▶ _INSTRUCTIONS TO FOLLOW_:
A stretch of the entries below is to be set down exactly, running from the line with "worst max-delay path" through the line with "max in group", both included, and no other line.

▶ _INFORMATION GIVEN_:
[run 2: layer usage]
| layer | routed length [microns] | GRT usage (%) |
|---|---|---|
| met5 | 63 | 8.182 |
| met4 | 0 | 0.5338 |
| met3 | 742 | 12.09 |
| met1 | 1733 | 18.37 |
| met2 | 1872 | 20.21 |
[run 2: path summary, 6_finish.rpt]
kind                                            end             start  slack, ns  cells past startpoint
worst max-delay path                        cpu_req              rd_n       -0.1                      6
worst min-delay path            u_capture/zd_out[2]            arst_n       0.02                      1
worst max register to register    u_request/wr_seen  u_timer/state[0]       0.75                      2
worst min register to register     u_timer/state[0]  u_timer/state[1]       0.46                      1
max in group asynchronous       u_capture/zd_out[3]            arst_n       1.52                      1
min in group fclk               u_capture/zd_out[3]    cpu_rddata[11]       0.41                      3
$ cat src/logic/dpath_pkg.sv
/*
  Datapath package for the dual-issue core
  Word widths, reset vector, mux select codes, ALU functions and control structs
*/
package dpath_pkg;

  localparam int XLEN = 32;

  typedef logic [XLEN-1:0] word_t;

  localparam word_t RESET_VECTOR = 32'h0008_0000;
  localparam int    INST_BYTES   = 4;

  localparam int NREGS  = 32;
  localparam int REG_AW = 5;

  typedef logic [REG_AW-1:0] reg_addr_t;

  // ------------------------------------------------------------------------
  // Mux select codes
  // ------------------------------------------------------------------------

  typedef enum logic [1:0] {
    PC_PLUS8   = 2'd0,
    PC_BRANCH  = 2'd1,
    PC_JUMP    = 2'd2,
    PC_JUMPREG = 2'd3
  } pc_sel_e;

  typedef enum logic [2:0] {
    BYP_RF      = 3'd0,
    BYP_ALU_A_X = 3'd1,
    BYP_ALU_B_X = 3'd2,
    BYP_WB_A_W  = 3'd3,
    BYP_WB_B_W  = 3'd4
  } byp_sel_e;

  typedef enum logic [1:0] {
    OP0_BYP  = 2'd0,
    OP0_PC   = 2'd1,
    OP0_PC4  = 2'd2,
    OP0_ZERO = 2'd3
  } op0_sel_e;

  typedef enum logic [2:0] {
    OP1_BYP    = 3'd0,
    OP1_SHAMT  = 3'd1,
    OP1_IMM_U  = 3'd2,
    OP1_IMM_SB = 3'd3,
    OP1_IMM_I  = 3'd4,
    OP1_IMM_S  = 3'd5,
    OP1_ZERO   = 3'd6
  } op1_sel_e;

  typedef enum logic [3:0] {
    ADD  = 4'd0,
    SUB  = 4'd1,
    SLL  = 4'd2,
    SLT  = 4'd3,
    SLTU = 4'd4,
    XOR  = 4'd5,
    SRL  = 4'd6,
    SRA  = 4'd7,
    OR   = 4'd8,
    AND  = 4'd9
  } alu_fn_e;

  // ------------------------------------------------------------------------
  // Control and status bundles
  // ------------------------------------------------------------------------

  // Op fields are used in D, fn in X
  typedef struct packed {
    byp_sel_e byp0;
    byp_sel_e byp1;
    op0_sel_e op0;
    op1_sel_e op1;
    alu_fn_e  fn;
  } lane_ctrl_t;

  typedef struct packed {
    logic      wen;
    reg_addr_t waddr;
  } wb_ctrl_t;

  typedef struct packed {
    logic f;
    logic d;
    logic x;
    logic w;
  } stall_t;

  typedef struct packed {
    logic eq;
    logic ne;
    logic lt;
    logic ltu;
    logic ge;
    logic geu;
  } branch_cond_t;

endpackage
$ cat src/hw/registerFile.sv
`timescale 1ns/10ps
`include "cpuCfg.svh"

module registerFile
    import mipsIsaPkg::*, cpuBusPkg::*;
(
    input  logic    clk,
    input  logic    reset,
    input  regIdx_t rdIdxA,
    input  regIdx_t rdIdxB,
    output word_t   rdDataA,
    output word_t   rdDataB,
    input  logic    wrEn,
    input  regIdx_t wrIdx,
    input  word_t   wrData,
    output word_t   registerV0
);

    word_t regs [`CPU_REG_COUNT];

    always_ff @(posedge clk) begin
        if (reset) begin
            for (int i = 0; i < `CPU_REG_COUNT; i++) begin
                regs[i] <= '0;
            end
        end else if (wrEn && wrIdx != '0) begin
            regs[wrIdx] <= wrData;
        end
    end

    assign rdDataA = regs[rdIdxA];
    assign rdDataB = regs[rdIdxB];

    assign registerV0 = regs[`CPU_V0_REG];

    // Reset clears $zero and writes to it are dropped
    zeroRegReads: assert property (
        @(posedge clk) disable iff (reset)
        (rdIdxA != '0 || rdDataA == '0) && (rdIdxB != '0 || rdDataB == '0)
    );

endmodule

--

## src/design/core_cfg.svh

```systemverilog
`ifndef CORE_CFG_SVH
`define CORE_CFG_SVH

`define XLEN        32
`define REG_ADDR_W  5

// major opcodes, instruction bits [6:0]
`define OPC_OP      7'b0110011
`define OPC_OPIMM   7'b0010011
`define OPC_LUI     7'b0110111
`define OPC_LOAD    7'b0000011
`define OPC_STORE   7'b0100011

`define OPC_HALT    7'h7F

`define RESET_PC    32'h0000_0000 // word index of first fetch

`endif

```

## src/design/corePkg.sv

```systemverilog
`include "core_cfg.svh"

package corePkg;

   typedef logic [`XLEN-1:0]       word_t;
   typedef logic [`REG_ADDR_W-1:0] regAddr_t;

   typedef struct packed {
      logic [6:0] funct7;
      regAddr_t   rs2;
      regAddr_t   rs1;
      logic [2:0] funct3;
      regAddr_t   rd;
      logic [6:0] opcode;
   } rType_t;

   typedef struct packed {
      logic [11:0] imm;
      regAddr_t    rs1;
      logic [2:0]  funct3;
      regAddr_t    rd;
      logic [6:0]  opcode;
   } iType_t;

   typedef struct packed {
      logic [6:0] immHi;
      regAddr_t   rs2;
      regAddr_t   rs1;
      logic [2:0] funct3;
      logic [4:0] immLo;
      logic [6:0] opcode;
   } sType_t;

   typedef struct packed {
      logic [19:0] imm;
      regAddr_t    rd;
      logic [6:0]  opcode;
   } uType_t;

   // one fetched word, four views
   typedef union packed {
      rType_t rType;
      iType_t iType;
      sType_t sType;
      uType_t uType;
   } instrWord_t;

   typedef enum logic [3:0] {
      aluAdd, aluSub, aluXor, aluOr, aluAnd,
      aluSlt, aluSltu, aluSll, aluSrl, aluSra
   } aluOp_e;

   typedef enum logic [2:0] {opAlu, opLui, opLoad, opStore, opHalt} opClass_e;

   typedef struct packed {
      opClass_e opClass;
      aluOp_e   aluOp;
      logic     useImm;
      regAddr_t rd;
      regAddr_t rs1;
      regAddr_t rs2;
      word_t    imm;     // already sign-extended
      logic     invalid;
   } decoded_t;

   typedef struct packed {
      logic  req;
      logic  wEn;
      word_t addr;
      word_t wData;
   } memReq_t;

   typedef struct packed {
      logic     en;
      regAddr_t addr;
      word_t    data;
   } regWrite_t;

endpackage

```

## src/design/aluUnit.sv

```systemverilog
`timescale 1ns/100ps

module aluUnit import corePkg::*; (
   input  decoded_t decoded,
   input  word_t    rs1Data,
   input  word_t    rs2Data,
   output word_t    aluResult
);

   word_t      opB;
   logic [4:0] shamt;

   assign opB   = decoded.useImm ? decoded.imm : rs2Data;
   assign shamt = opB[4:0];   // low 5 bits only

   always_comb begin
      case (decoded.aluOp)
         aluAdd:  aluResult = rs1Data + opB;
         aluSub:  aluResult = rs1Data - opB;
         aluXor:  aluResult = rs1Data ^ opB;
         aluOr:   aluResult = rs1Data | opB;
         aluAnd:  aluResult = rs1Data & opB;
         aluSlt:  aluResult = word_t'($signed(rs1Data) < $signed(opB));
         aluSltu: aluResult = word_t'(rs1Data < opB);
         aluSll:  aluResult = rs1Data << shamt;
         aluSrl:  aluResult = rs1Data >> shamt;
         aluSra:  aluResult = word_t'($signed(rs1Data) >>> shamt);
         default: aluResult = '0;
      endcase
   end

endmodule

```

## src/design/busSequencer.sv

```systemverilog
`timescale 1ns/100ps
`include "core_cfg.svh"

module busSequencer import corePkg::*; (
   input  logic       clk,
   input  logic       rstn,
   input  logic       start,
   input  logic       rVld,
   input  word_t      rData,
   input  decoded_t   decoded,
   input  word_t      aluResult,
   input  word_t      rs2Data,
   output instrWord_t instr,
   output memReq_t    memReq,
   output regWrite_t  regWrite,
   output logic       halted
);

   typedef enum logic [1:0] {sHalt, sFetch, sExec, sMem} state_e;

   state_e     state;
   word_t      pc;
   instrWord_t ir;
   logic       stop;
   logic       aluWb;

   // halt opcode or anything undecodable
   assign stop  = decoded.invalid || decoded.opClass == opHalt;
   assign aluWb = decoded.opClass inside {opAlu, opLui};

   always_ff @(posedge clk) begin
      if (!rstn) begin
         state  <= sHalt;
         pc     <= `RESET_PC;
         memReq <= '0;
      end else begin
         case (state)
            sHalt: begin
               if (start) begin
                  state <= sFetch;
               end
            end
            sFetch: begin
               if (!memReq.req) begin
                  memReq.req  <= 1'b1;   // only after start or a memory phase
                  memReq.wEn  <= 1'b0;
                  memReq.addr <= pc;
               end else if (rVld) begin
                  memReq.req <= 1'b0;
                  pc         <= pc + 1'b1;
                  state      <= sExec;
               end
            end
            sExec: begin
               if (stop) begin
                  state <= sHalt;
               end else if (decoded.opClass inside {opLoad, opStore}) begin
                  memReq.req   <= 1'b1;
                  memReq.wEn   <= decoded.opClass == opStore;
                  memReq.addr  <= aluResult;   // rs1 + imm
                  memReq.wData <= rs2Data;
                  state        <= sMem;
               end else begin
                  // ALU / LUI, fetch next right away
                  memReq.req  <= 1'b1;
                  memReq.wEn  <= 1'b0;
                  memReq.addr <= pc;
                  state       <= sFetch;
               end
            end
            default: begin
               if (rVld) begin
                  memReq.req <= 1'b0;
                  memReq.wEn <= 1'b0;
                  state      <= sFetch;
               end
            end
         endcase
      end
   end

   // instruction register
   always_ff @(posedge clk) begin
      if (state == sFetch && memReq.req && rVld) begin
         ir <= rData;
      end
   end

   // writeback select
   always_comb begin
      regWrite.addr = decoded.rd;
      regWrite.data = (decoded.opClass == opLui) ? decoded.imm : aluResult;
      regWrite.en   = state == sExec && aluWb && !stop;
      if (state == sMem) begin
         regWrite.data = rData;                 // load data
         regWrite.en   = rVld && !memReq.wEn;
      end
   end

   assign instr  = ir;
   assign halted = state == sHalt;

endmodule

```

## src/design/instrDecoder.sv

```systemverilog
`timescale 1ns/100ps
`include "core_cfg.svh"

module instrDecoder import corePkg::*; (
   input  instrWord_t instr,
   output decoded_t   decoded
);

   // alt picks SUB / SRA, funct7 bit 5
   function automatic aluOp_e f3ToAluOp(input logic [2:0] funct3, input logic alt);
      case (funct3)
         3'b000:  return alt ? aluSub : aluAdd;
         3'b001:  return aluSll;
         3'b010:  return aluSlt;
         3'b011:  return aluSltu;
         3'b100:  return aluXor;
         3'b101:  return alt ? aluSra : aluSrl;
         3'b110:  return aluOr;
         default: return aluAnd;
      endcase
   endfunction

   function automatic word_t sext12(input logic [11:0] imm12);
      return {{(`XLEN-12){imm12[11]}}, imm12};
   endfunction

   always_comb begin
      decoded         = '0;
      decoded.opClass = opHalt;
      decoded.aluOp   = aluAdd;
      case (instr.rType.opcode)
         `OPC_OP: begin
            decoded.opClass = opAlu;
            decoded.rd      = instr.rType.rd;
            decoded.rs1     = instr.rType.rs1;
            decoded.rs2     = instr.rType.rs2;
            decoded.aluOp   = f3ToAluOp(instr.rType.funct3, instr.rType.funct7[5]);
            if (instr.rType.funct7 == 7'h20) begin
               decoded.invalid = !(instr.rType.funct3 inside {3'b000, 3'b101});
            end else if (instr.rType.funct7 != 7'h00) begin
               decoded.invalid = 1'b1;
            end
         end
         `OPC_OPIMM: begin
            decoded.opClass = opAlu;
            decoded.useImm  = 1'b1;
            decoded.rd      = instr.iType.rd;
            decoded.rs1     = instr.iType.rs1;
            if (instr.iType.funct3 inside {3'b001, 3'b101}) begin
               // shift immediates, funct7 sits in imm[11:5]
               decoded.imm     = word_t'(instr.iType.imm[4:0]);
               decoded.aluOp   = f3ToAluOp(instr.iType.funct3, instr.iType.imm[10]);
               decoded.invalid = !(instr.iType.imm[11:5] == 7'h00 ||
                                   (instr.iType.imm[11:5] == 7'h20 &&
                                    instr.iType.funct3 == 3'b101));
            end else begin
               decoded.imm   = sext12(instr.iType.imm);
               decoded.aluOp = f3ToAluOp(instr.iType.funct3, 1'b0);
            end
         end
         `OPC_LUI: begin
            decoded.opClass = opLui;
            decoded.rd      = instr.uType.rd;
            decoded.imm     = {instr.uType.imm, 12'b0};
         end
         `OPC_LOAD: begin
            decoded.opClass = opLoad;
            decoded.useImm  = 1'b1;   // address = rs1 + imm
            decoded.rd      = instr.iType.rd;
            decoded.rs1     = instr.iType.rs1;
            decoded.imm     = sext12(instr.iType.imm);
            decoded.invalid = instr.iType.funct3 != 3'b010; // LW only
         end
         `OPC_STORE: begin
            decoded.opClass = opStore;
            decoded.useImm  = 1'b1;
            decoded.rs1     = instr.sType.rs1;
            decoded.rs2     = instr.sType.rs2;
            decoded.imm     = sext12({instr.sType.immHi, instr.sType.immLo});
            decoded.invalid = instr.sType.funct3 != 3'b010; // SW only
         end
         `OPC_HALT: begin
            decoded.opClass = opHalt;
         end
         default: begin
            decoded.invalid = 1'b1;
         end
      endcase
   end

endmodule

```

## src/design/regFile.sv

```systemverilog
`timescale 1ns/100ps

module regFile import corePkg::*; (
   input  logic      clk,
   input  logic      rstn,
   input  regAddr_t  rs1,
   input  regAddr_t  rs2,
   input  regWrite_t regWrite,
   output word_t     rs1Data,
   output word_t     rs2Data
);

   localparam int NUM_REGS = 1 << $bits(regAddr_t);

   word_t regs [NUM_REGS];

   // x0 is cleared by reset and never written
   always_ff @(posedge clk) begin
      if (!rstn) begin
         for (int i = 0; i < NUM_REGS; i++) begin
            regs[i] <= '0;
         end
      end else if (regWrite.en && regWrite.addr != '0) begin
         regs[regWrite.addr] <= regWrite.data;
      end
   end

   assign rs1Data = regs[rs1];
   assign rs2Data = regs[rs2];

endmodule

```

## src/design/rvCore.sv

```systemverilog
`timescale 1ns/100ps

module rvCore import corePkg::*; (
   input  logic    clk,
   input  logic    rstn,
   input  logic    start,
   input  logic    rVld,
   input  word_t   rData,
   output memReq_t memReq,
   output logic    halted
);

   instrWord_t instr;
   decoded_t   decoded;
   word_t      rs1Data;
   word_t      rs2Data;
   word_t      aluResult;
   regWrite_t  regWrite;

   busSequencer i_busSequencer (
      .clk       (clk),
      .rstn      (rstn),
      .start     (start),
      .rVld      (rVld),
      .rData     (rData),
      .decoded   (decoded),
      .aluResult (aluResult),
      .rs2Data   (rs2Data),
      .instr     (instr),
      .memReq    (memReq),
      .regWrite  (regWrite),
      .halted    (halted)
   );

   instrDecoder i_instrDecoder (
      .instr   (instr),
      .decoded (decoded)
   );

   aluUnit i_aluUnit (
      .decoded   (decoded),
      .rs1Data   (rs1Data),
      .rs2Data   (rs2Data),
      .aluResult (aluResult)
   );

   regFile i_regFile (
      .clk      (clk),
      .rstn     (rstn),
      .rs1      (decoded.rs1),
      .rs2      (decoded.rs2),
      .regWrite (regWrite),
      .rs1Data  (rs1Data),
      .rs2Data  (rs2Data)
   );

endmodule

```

▶ _EXERCISE ANSWER_:
worst max-delay path                        cpu_req              rd_n       -0.1                      6
worst min-delay path            u_capture/zd_out[2]            arst_n       0.02                      1
worst max register to register    u_request/wr_seen  u_timer/state[0]       0.75                      2
worst min register to register     u_timer/state[0]  u_timer/state[1]       0.46                      1
max in group asynchronous       u_capture/zd_out[3]            arst_n       1.52                      1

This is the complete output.